◆ Work instructions ◆
Isolate every line in the data with the string "sext" and copy it.

◆ Records supplied ◆
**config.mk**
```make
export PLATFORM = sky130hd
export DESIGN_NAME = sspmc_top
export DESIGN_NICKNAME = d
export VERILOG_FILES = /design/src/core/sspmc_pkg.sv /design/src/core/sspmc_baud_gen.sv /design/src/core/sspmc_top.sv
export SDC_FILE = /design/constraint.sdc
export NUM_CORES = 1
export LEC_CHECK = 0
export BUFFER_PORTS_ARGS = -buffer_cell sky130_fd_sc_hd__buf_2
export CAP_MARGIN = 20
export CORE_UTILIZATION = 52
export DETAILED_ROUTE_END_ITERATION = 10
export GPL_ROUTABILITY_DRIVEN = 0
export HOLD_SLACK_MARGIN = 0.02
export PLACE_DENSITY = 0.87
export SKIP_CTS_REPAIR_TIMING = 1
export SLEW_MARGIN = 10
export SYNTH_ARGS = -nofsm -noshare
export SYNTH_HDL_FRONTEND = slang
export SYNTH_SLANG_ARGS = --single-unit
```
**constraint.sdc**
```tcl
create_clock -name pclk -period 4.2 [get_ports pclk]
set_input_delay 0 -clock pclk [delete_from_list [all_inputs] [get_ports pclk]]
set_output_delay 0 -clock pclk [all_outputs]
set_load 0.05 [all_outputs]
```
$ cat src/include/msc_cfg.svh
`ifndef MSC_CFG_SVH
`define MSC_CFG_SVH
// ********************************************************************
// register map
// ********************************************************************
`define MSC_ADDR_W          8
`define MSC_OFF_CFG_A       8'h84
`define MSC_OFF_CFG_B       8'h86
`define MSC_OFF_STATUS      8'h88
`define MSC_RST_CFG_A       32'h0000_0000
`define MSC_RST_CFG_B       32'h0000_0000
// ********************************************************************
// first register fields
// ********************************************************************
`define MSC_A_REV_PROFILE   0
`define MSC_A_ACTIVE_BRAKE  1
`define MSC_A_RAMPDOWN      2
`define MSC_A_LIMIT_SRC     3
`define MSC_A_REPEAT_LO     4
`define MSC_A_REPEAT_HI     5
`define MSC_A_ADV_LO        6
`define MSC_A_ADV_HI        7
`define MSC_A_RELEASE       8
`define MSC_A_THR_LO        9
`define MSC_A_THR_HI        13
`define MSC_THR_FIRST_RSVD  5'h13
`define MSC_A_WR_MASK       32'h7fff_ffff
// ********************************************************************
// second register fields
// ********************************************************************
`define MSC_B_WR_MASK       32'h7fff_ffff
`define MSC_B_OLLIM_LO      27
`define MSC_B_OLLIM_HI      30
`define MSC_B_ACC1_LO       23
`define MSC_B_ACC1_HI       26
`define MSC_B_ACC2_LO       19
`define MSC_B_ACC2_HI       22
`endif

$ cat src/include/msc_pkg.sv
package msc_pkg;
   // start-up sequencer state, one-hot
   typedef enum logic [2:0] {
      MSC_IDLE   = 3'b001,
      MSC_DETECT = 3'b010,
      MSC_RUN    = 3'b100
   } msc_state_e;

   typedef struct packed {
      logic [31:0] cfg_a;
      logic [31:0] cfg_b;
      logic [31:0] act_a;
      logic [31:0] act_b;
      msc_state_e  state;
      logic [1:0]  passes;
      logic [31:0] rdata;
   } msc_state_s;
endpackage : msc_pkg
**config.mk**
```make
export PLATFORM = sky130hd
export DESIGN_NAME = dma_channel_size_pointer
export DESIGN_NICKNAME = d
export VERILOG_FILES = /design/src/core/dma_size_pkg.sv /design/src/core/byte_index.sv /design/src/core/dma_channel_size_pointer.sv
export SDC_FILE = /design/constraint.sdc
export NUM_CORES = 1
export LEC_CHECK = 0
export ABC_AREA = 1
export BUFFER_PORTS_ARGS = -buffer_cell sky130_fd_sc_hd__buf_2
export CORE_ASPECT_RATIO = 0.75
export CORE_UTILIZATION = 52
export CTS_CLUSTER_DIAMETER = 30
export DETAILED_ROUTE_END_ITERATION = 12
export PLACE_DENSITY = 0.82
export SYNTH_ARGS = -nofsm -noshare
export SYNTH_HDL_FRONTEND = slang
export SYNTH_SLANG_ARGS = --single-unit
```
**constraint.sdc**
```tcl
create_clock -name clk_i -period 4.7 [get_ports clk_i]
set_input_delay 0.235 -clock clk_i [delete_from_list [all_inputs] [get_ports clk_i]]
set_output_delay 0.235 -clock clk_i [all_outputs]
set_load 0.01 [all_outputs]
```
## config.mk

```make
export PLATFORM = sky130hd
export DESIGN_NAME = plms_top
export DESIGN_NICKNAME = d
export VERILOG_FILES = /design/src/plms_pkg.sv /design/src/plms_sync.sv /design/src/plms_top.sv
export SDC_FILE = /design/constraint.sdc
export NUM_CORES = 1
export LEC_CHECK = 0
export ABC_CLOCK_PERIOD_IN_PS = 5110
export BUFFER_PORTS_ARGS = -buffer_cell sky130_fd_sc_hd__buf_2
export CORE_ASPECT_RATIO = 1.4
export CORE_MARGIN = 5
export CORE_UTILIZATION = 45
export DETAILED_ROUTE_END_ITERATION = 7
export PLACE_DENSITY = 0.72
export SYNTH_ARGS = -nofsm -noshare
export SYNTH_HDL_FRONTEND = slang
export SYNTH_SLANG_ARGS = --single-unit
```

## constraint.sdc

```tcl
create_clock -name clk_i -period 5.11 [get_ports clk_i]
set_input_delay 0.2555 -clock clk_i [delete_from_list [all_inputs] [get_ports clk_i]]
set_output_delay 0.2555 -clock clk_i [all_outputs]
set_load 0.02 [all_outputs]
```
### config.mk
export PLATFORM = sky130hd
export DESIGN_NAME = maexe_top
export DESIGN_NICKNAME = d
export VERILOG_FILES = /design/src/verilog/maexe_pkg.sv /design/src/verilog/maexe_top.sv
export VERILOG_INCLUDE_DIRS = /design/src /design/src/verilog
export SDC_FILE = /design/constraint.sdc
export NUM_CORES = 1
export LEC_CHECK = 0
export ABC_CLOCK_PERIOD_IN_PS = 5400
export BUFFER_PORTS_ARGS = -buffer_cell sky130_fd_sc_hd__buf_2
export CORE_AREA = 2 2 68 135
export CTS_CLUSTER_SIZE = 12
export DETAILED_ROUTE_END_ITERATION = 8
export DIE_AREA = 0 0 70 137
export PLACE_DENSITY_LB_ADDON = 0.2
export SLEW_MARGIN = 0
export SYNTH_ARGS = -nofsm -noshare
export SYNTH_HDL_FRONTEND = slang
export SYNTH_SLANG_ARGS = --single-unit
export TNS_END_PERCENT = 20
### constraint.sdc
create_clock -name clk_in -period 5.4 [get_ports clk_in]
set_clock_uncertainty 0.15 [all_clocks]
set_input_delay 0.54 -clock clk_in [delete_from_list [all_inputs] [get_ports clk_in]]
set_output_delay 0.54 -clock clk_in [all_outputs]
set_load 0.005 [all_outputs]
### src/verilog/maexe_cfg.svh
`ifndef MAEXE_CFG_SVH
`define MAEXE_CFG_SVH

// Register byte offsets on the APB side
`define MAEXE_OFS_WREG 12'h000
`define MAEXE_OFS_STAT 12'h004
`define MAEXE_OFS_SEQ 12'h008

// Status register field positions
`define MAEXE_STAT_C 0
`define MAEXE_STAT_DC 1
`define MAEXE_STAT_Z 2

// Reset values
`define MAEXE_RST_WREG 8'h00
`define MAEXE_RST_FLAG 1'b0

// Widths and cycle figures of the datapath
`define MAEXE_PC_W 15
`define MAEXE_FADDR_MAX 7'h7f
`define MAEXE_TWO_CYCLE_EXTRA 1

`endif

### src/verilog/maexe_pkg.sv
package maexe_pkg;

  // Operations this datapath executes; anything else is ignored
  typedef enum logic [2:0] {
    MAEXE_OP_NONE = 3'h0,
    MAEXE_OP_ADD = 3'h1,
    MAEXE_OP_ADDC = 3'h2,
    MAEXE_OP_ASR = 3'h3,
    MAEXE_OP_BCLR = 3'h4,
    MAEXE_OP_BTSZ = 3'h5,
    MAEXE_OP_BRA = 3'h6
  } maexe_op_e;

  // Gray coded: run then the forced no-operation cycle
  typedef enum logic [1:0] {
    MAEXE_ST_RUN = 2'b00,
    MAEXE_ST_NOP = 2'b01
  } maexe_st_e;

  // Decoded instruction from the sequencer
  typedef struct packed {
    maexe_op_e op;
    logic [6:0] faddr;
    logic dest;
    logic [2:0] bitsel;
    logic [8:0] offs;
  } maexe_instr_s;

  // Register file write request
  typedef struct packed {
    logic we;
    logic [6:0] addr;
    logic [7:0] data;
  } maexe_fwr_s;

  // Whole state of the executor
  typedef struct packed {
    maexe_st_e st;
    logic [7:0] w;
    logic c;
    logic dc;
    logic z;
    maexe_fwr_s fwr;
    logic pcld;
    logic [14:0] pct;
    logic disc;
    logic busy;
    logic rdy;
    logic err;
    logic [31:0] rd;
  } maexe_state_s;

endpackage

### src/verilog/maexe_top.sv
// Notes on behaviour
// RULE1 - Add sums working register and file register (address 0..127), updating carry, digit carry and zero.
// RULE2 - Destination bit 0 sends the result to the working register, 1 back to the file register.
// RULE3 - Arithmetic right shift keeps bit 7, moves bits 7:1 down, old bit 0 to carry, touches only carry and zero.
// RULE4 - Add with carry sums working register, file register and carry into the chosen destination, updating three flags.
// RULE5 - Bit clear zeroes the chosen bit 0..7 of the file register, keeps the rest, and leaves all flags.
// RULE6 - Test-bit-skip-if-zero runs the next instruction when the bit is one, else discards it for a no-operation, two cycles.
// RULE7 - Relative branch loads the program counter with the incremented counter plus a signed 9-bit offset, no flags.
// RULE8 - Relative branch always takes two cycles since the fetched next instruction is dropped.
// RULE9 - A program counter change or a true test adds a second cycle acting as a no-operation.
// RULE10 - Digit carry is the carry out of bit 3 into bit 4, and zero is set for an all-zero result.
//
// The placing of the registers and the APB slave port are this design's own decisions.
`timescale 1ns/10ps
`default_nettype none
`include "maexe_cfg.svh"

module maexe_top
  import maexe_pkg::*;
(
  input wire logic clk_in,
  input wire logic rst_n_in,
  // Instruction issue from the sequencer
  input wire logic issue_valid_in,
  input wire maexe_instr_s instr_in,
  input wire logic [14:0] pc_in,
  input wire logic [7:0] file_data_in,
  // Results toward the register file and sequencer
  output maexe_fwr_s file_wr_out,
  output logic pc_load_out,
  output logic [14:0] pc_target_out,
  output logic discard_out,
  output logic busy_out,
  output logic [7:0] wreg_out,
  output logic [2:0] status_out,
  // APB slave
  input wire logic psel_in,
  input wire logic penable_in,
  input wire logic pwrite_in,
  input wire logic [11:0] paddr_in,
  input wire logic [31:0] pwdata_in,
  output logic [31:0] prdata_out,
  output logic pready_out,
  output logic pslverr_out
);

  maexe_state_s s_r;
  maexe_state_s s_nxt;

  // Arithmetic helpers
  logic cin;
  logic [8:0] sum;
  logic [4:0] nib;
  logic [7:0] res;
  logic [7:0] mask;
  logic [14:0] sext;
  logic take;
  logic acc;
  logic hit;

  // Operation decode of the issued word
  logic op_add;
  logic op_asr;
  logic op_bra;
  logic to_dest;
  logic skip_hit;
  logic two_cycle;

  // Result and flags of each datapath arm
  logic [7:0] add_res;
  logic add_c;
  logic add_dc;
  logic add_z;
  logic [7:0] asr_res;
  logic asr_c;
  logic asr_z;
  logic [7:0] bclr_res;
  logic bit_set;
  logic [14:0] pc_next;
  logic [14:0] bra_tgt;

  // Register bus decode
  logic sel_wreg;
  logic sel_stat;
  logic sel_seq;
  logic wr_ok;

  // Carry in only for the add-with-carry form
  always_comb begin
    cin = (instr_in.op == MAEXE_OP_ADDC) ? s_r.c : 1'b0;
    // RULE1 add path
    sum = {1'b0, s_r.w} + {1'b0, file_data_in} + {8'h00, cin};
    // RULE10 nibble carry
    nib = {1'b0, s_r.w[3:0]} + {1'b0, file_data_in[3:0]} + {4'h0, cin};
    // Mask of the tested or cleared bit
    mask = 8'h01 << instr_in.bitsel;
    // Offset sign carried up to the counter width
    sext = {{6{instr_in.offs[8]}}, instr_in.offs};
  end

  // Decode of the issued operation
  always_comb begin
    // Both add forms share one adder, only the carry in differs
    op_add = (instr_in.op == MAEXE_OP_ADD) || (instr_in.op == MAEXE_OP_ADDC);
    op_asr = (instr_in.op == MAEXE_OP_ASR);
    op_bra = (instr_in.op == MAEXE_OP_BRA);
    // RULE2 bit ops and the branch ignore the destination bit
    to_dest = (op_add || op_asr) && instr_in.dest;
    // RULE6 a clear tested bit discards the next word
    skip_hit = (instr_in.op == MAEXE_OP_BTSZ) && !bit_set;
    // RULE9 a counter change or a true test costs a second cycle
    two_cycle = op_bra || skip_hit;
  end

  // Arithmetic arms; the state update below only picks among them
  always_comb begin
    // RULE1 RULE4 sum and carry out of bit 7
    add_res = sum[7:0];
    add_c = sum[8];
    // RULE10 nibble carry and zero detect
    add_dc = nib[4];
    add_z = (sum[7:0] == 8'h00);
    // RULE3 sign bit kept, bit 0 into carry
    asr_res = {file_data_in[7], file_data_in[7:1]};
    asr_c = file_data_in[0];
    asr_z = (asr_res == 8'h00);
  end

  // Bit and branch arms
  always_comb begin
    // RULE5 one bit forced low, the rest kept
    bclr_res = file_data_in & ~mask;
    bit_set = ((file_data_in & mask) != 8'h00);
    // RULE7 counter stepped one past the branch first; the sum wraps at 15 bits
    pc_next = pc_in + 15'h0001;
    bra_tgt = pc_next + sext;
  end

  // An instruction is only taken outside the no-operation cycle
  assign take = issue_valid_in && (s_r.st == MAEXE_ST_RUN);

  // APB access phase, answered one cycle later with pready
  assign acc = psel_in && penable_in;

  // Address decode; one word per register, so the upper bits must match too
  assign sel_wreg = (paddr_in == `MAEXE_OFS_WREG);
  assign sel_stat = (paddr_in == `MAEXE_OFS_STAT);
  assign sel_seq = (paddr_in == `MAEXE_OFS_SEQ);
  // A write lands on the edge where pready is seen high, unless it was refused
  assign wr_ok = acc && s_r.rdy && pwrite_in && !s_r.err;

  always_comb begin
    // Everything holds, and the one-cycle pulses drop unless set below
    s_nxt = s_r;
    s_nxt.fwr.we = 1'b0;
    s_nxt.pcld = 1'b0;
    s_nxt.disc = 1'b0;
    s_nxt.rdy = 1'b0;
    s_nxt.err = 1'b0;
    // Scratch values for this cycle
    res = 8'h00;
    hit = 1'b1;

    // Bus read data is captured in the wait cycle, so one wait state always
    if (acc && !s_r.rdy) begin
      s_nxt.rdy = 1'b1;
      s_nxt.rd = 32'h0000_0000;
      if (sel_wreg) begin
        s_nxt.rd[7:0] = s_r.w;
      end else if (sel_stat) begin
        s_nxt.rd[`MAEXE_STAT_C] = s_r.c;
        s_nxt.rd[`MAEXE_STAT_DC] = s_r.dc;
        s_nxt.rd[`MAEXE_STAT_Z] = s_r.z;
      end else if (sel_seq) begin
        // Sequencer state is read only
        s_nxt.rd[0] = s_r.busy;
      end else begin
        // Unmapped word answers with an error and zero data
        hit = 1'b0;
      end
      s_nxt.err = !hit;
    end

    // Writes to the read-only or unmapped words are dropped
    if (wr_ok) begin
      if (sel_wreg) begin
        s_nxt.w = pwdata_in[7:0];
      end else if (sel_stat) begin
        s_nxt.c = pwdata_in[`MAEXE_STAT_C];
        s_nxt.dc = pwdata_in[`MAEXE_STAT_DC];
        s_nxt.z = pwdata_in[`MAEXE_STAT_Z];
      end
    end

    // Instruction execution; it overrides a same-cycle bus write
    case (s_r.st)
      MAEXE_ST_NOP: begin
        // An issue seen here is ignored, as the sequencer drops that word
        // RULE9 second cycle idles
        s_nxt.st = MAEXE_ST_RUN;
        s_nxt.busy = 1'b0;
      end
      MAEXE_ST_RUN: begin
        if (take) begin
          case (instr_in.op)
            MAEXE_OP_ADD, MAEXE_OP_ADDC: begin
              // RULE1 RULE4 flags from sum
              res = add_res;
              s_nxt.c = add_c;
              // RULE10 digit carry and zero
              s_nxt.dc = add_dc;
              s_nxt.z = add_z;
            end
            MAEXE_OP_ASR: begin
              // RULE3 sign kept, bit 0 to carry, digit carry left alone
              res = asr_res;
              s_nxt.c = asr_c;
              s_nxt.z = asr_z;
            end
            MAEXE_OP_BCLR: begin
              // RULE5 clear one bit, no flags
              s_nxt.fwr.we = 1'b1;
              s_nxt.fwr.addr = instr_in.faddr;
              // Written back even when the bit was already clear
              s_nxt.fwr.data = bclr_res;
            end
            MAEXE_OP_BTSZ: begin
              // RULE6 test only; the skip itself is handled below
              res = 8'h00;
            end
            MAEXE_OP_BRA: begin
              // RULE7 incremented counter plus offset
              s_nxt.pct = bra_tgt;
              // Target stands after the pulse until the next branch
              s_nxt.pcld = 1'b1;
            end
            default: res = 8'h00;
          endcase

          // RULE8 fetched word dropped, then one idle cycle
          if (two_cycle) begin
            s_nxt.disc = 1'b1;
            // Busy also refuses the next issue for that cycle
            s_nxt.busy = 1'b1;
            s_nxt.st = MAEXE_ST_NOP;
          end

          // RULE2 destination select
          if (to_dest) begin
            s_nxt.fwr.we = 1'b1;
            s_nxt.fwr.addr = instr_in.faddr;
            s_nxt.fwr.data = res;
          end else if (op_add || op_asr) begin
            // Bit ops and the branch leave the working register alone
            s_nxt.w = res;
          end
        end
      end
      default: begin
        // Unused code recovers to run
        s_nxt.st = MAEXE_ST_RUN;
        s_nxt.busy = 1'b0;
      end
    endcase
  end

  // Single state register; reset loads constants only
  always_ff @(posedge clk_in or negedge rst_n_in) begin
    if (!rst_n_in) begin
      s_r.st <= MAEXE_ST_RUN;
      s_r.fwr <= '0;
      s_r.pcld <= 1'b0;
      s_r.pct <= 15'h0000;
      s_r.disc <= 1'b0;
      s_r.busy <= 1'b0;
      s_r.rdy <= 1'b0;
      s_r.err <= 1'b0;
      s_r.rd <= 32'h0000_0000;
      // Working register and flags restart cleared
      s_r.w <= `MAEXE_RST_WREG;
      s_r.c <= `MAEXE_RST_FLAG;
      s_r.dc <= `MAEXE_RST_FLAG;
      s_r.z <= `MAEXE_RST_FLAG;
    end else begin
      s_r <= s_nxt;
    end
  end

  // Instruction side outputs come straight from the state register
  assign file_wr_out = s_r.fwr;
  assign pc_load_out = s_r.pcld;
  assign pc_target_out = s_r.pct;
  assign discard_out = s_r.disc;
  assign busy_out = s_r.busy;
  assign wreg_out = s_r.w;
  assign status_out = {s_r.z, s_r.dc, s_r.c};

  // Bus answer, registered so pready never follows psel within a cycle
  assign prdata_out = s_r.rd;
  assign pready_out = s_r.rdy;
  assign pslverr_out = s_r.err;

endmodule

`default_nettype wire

◆ Answer space ◆
  logic [14:0] sext;
    sext = {{6{instr_in.offs[8]}}, instr_in.offs};
    bra_tgt = pc_next + sext;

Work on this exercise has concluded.